The findings also have clear implications for programme design and policy. The results demonstrate that trees cannot be treated as homogenous assets or promoted through uniform species lists. Commercially valuable NTFPs coexist with species critical for food security, fuelwood, and livestock, and their importance shifts across seasons and contexts. Participatory scoping exercises such as tree listing and ranking can help ensure that forest-based interventions, whether related to plantation planning, NTFP promotion, or restoration are context-specific, socially grounded, and ecologically sustainable.

Looking ahead, the ranked species lists generated through this exercise can inform future initiatives, including plantation planning, seed ball interventions, and targeted NTFP promotion, depending on community priorities and ecological feasibility. More broadly, the experience highlights the necessity of conducting rapid, participatory scoping exercises whenever entering new regions. Even within the same district, micro-variations in forest access, species availability, and livelihood dependence are significant. Recognising and responding to these variations is essential if interventions are to remain relevant and effective.

Ultimately, this exercise reinforces a core insight of participatory practice: communities are not just sources of information, but analysts of their own realities. When given the space to reflect, debate, and prioritise, they generate knowledge that is both rigorous and deeply rooted in lived experience, knowledge that should inform not only projects on the ground, but also how forest-based livelihoods are understood and supported in policy and practice.

*Note: Local tree names have been retained where scientific identification was not possible or where multiple species share the same local name across regions.

About the Author

Sattva completed his bachelors and PGD from Ashoka University in 2024, undertaking courses primarily in Economics, Mathematics, and Philosophy. Having worked as a quantitative researcher with multiple professors and interned with Niti Aayog, he transitioned to implementation as a Development Apprentice in 2024 in Birsa Block of Balaghat District, Madhya Pradesh. His key areas of interest lie in institution building, gender integration in livelihood and climate projects, along with infusing participatory and empowering approaches in fast moving CSR project implementation.

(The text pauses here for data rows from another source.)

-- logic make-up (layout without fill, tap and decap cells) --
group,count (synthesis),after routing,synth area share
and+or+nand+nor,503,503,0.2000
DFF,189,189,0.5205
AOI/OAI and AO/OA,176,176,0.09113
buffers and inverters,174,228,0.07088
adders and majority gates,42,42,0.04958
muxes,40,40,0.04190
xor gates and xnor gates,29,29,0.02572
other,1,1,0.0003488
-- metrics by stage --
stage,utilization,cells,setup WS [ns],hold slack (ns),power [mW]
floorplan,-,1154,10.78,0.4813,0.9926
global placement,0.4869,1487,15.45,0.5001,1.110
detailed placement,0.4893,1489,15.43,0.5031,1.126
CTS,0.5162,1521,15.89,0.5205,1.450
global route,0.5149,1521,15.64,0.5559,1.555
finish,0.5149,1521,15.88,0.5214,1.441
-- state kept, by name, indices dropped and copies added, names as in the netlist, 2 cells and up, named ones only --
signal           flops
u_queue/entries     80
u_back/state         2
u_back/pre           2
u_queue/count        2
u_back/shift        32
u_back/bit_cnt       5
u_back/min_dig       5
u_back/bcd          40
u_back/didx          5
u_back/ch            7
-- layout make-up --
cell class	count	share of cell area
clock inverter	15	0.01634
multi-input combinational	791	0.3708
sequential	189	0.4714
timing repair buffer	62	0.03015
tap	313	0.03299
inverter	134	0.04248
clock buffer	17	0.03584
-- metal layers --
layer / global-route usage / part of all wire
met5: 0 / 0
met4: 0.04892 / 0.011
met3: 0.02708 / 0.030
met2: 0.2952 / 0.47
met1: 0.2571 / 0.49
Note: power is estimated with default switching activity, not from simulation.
<file path="src/hw/rtl/spq_pkg.sv">
package spq_pkg;

   localparam int KEY_W     = 32;
   localparam int PAYLOAD_W = 32;
   localparam int STATUS_W  = 3;
   localparam int COUNT_W   = 5;

   localparam logic [STATUS_W-1:0] ST_INSERTED = 3'd0;
   localparam logic [STATUS_W-1:0] ST_FULL     = 3'd1;
   localparam logic [STATUS_W-1:0] ST_REMOVED  = 3'd2;
   localparam logic [STATUS_W-1:0] ST_NOTFOUND = 3'd3;
   localparam logic [STATUS_W-1:0] ST_EMPTY    = 3'd4;

   localparam logic ACT_INSERT = 1'b0;
   localparam logic ACT_REMOVE = 1'b1;

   // Operation token that walks the cell chain one cell per cycle.
   // found: remove has matched, or insert has started displacing entries.
   // live: the token still changes cells it passes.
   typedef struct packed {
      logic                        active;
      logic                        live;
      logic                        remove;
      logic                        found;
      logic signed [KEY_W-1:0]     key;
      logic [PAYLOAD_W-1:0]        payload;
   } tok_type;

endpackage

</file>
<file path="src/hw/rtl/spq_cell.sv">
module spq_cell
   import spq_pkg::*;
#(
   parameter int IDX = 0,
   parameter int CW  = 5
) (
   input  logic                    clock,
   input  logic                    reset,
   input  logic [CW-1:0]           count,
   input  tok_type                 tok_in,
   output tok_type                 tok_out,
   input  logic signed [KEY_W-1:0] nbr_key,
   input  logic [PAYLOAD_W-1:0]    nbr_payload,
   output logic signed [KEY_W-1:0] ent_key,
   output logic [PAYLOAD_W-1:0]    ent_payload
);

   localparam logic [CW-1:0] IDX_W = CW'(IDX);

   logic signed [KEY_W-1:0] ent_key_ff;
   logic signed [KEY_W-1:0] ent_key_in;
   logic [PAYLOAD_W-1:0]    ent_payload_ff;
   logic [PAYLOAD_W-1:0]    ent_payload_in;
   tok_type                 tok_ff;
   tok_type                 tok_next_in;
   logic                    occupied;
   logic                    at_end;

   assign occupied = (IDX_W < count);
   assign at_end   = (IDX_W == count);

   always_comb begin
      ent_key_in     = ent_key_ff;
      ent_payload_in = ent_payload_ff;
      tok_next_in    = tok_in;
      if (tok_in.active && tok_in.live) begin
         if (!tok_in.remove) begin
            if (occupied) begin
               // once displacing, shift every later entry right
               if (tok_in.found || (ent_key_ff > tok_in.key)) begin
                  ent_key_in          = tok_in.key;
                  ent_payload_in      = tok_in.payload;
                  tok_next_in.key     = ent_key_ff;
                  tok_next_in.payload = ent_payload_ff;
                  tok_next_in.found   = 1'b1;
               end
            end else if (at_end) begin
               ent_key_in       = tok_in.key;
               ent_payload_in   = tok_in.payload;
               tok_next_in.live = 1'b0;
            end
         end else if (occupied) begin
            if (tok_in.found) begin
               ent_key_in     = nbr_key;
               ent_payload_in = nbr_payload;
            end else if (ent_key_ff == tok_in.key) begin
               // carry the removed payload to the end of the chain
               ent_key_in          = nbr_key;
               ent_payload_in      = nbr_payload;
               tok_next_in.found   = 1'b1;
               tok_next_in.payload = ent_payload_ff;
            end
         end
      end
   end

   always_ff @(posedge clock) begin
      if (reset) begin
         tok_ff <= '0;
      end else begin
         tok_ff <= tok_next_in;
      end
   end

   always_ff @(posedge clock) begin
      ent_key_ff     <= ent_key_in;
      ent_payload_ff <= ent_payload_in;
   end

   assign tok_out     = tok_ff;
   assign ent_key     = ent_key_ff;
   assign ent_payload = ent_payload_ff;

endmodule

</file>
==> src/hw/rtl/tsp_addr_gen.sv <==
// Tap address generation: floor, wrap and linearise the four 2x2 taps.
module tsp_addr_gen import tsp_pkg::*; #(
  parameter int AW = 11
) (
  input  logic signed [31:0] coord_u,
  input  logic signed [31:0] coord_v,
  input  logic [3:0]         width_log2,
  input  logic [3:0]         height_log2,
  input  logic [3:0]         texel_format,
  input  logic [1:0]         wrap_mode_s,
  input  logic [1:0]         wrap_mode_t,
  output logic [AW-1:0]      word_addr [4],
  output tap_sel_t           sel [4]
);

  logic signed [16:0] s0, s1, t0, t1;
  logic [14:0] col [2];
  logic [14:0] row [2];
  logic [31:0] lin [4];
  logic [31:0] word [4];
  logic        is8, is4;

  assign s0 = {coord_u[31], coord_u[31:16]};
  assign t0 = {coord_v[31], coord_v[31:16]};
  assign s1 = s0 + 17'sd1;
  assign t1 = t0 + 17'sd1;

  assign col[0] = fold_axis(s0, width_log2, wrap_mode_s);
  assign col[1] = fold_axis(s1, width_log2, wrap_mode_s);
  assign row[0] = fold_axis(t0, height_log2, wrap_mode_t);
  assign row[1] = fold_axis(t1, height_log2, wrap_mode_t);

  assign is8 = texel_format == FMT_I8 || texel_format == FMT_IA8 || texel_format == FMT_CI8;
  assign is4 = texel_format == FMT_I4 || texel_format == FMT_IA4 || texel_format == FMT_CI4;

  // Tap order: (s,t), (s+1,t), (s,t+1), (s+1,t+1)
  always_comb begin
    for (int k = 0; k < 4; k++) begin
      lin[k]  = ({17'b0, row[k/2]} << width_log2) + {17'b0, col[k%2]};
      word[k] = is4 ? (lin[k] >> 2) : (is8 ? (lin[k] >> 1) : lin[k]);
      word_addr[k]    = word[k][AW-1:0];
      sel[k].byte_sel = is4 ? lin[k][1] : lin[k][0];
      sel[k].nib_sel  = col[k%2][0];
    end
  end

endmodule
interface sqe_rsp_if;
	import sqe_pkg::*;

	logic                     valid;
	logic                     ready;
	logic signed [DATA_W-1:0] data;
	logic [STATUS_W-1:0]      status;
	logic                     last;

	modport source (output valid, output data, output status, output last, input ready);
	modport sink (input valid, input data, input status, input last, output ready);
endinterface

$ cat src/rtl/sqe_datapath.sv
module sqe_datapath #(
	parameter int DEPTH = sqe_pkg::DEPTH_DEF,
	parameter int WORD_BITS = sqe_pkg::WORD_BITS_DEF
) (
	input  logic                                     clk,
	input  logic                                     arst_n,
	input  logic                                     cfg_wr_en,
	input  logic                                     cfg_wr_data,
	input  logic signed [sqe_pkg::DATA_W-1:0]        value,
	input  sqe_pkg::cmd_t                            cmd,
	output sqe_pkg::stat_t                           stat,
	output logic signed [sqe_pkg::DATA_W-1:0]        data,
	output logic [sqe_pkg::STATUS_W-1:0]             status,
	output logic                                     last
);
	import sqe_pkg::*;

	localparam int PTR_W = $clog2(DEPTH);
	localparam int CNT_W = $clog2(DEPTH + 1);
	localparam int SUM_W = CNT_W + 1;

	logic [WORD_BITS-1:0] mem_q [DEPTH];
	logic [WORD_BITS-1:0] rd_q;
	logic [WORD_BITS-1:0] hold_q;
	logic [PTR_W-1:0]     top_q;
	logic [CNT_W-1:0]     count_q;
	logic [PTR_W-1:0]     cursor_q;
	logic [CNT_W-1:0]     remain_q;
	logic                 queue_mode_q;

	logic signed [DATA_W-1:0] data_q;
	logic [STATUS_W-1:0]      status_q;
	logic                     last_q;

	logic [PTR_W-1:0]     top_next;
	logic [PTR_W-1:0]     top_prev;
	logic [PTR_W-1:0]     cursor_next;
	logic [SUM_W-1:0]     tail_sum;
	logic [SUM_W-1:0]     tail_wrap;
	logic [PTR_W-1:0]     push_addr;
	logic [WORD_BITS-1:0] push_word;
	logic [DATA_W-1:0]    word_data;
	logic                 wr_en;
	logic [PTR_W-1:0]     wr_addr;
	logic [WORD_BITS-1:0] wr_word;
	logic                 rd_en;
	logic [PTR_W-1:0]     rd_addr;

	generate
		if (WORD_BITS >= DATA_W) begin : g_wide
			assign word_data = rd_q[DATA_W-1:0];
		end else begin : g_narrow
			assign word_data = {{(DATA_W - WORD_BITS){rd_q[WORD_BITS-1]}}, rd_q};
		end
		if (WORD_BITS <= DATA_W) begin : g_store_narrow
			assign push_word = value[WORD_BITS-1:0];
		end else begin : g_store_wide
			assign push_word = {{(WORD_BITS - DATA_W){1'b0}}, value};
		end
	endgenerate

	assign top_next    = (top_q == PTR_W'(DEPTH - 1)) ? '0 : top_q + 1'b1;
	assign top_prev    = (top_q == '0) ? PTR_W'(DEPTH - 1) : top_q - 1'b1;
	assign cursor_next = (cursor_q == PTR_W'(DEPTH - 1)) ? '0 : cursor_q + 1'b1;
	assign tail_sum    = SUM_W'(top_q) + SUM_W'(count_q);
	assign tail_wrap   = (tail_sum >= SUM_W'(DEPTH)) ? tail_sum - SUM_W'(DEPTH) : tail_sum;

	always_comb begin
		if (count_q == '0) begin
			push_addr = top_q;
		end else if (!queue_mode_q) begin
			push_addr = top_prev;
		end else begin
			push_addr = tail_wrap[PTR_W-1:0];
		end
	end

	always_comb begin
		wr_en   = cmd.push_en || cmd.wr_top_rd || cmd.wr_second_hold;
		wr_addr = push_addr;
		wr_word = push_word;
		if (cmd.wr_top_rd) begin
			wr_addr = top_q;
			wr_word = rd_q;
		end else if (cmd.wr_second_hold) begin
			wr_addr = top_next;
			wr_word = hold_q;
		end
	end

	always_comb begin
		rd_en   = cmd.rd_top || cmd.rd_second || cmd.rd_cursor;
		rd_addr = top_q;
		if (cmd.rd_second) begin
			rd_addr = top_next;
		end else if (cmd.rd_cursor) begin
			rd_addr = cursor_q;
		end
	end

	always_ff @(posedge clk) begin
		if (wr_en) begin
			mem_q[wr_addr] <= wr_word;
		end
	end

	always_ff @(posedge clk) begin
		if (rd_en) begin
			rd_q <= mem_q[rd_addr];
		end
	end

	always_ff @(posedge clk) begin
		if (cmd.hold_ld) begin
			hold_q <= rd_q;
		end
		if (cmd.out_ld) begin
			data_q   <= cmd.out_sel_data ? word_data : '0;
			status_q <= cmd.out_status;
			last_q   <= cmd.out_last;
		end
	end

	always_ff @(posedge clk or negedge arst_n) begin
		if (!arst_n) begin
			top_q        <= '0;
			count_q      <= '0;
			cursor_q     <= '0;
			remain_q     <= '0;
			queue_mode_q <= 1'b0;
		end else begin
			if (cfg_wr_en) begin
				queue_mode_q <= cfg_wr_data;
			end
			if (cmd.push_en) begin
				if (count_q != '0 && !queue_mode_q) begin
					top_q <= top_prev;
				end
				count_q <= count_q + 1'b1;
			end else if (cmd.pop_en) begin
				top_q   <= top_next;
				count_q <= count_q - 1'b1;
			end
			if (cmd.list_init) begin
				cursor_q <= top_next;
				remain_q <= count_q;
			end else if (cmd.rd_cursor) begin
				cursor_q <= cursor_next;
				remain_q <= remain_q - 1'b1;
			end
		end
	end

	assign stat.empty     = (count_q == '0);
	assign stat.full      = (count_q == CNT_W'(DEPTH));
	assign stat.short_cnt = (count_q < CNT_W'(2));
	assign stat.list_last = (remain_q == CNT_W'(1));

	assign data   = data_q;
	assign status = status_q;
	assign last   = last_q;

endmodule

$ cat src/rtl/sqe_ctrl.sv
module sqe_ctrl (
	input  logic                       clk,
	input  logic                       arst_n,
	input  logic                       req_valid,
	output logic                       req_ready,
	input  logic [sqe_pkg::MODE_W-1:0] req_mode,
	input  sqe_pkg::stat_t             stat,
	output sqe_pkg::cmd_t              cmd,
	output logic                       rsp_valid,
	input  logic                       rsp_ready
);
	import sqe_pkg::*;

	localparam logic [2:0] S_IDLE    = 3'd0;
	localparam logic [2:0] S_PEEK    = 3'd1;
	localparam logic [2:0] S_SWAP_B  = 3'd2;
	localparam logic [2:0] S_SWAP_W1 = 3'd3;
	localparam logic [2:0] S_SWAP_W2 = 3'd4;
	localparam logic [2:0] S_LIST    = 3'd5;

	logic [2:0] state_q;
	logic [2:0] state_nxt;
	logic       out_valid_q;
	logic       slot_free;

	assign slot_free = !out_valid_q || rsp_ready;
	assign req_ready = (state_q == S_IDLE) && slot_free;
	assign rsp_valid = out_valid_q;

	always_comb begin
		cmd       = '0;
		state_nxt = state_q;
		case (state_q)
			S_IDLE: begin
				if (req_valid && slot_free) begin
					cmd.out_last = 1'b1;
					case (req_mode)
						MODE_PUSH: begin
							cmd.out_ld = 1'b1;
							if (stat.full) begin
								cmd.out_status = ST_FULL;
							end else begin
								cmd.push_en    = 1'b1;
								cmd.out_status = ST_OK;
							end
						end
						MODE_POP: begin
							cmd.out_ld = 1'b1;
							if (stat.empty) begin
								cmd.out_status = ST_EMPTY;
							end else begin
								cmd.pop_en     = 1'b1;
								cmd.out_status = ST_OK;
							end
						end
						MODE_PEEK: begin
							if (stat.empty) begin
								cmd.out_ld     = 1'b1;
								cmd.out_status = ST_EMPTY;
							end else begin
								cmd.rd_top = 1'b1;
								state_nxt  = S_PEEK;
							end
						end
						MODE_SWAP: begin
							if (stat.short_cnt) begin
								cmd.out_ld     = 1'b1;
								cmd.out_status = ST_SHORT;
							end else begin
								cmd.rd_top = 1'b1;
								state_nxt  = S_SWAP_B;
							end
						end
						MODE_LIST: begin
							if (stat.empty) begin
								cmd.out_ld     = 1'b1;
								cmd.out_status = ST_EMPTY;
							end else begin
								cmd.rd_top    = 1'b1;
								cmd.list_init = 1'b1;
								state_nxt     = S_LIST;
							end
						end
						default: begin
							cmd.out_ld     = 1'b1;
							cmd.out_status = ST_OK;
						end
					endcase
				end
			end
			S_PEEK: begin
				if (slot_free) begin
					cmd.out_ld       = 1'b1;
					cmd.out_sel_data = 1'b1;
					cmd.out_status   = ST_OK;
					cmd.out_last     = 1'b1;
					state_nxt        = S_IDLE;
				end
			end
			S_SWAP_B: begin
				cmd.hold_ld   = 1'b1;
				cmd.rd_second = 1'b1;
				state_nxt     = S_SWAP_W1;
			end
			S_SWAP_W1: begin
				cmd.wr_top_rd = 1'b1;
				state_nxt     = S_SWAP_W2;
			end
			S_SWAP_W2: begin
				cmd.wr_second_hold = 1'b1;
				if (slot_free) begin
					cmd.out_ld     = 1'b1;
					cmd.out_status = ST_OK;
					cmd.out_last   = 1'b1;
					state_nxt      = S_IDLE;
				end
			end
			S_LIST: begin
				if (slot_free) begin
					cmd.out_ld       = 1'b1;
					cmd.out_sel_data = 1'b1;
					cmd.out_status   = ST_OK;
					cmd.out_last     = stat.list_last;
					if (stat.list_last) begin
						state_nxt = S_IDLE;
					end else begin
						cmd.rd_cursor = 1'b1;
					end
				end
			end
			default: begin
				state_nxt = S_IDLE;
			end
		endcase
	end

	always_ff @(posedge clk or negedge arst_n) begin
		if (!arst_n) begin
			state_q     <= S_IDLE;
			out_valid_q <= 1'b0;
		end else begin
			state_q <= state_nxt;
			if (cmd.out_ld) begin
				out_valid_q <= 1'b1;
			end else if (rsp_ready) begin
				out_valid_q <= 1'b0;
			end
		end
	end

endmodule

Ankit Tandon is a Team Coordinator – Partnerships at PRADAN, currently based in Balaghat, Madhya Pradesh. He works on fostering strategic collaborations with government departments, SRLM, and CSOs to strengthen rural livelihoods, women's economic empowerment, and local planning systems. He holds a Master’s degree in Commerce from Banaras Hindu University and has been with PRADAN since 2017.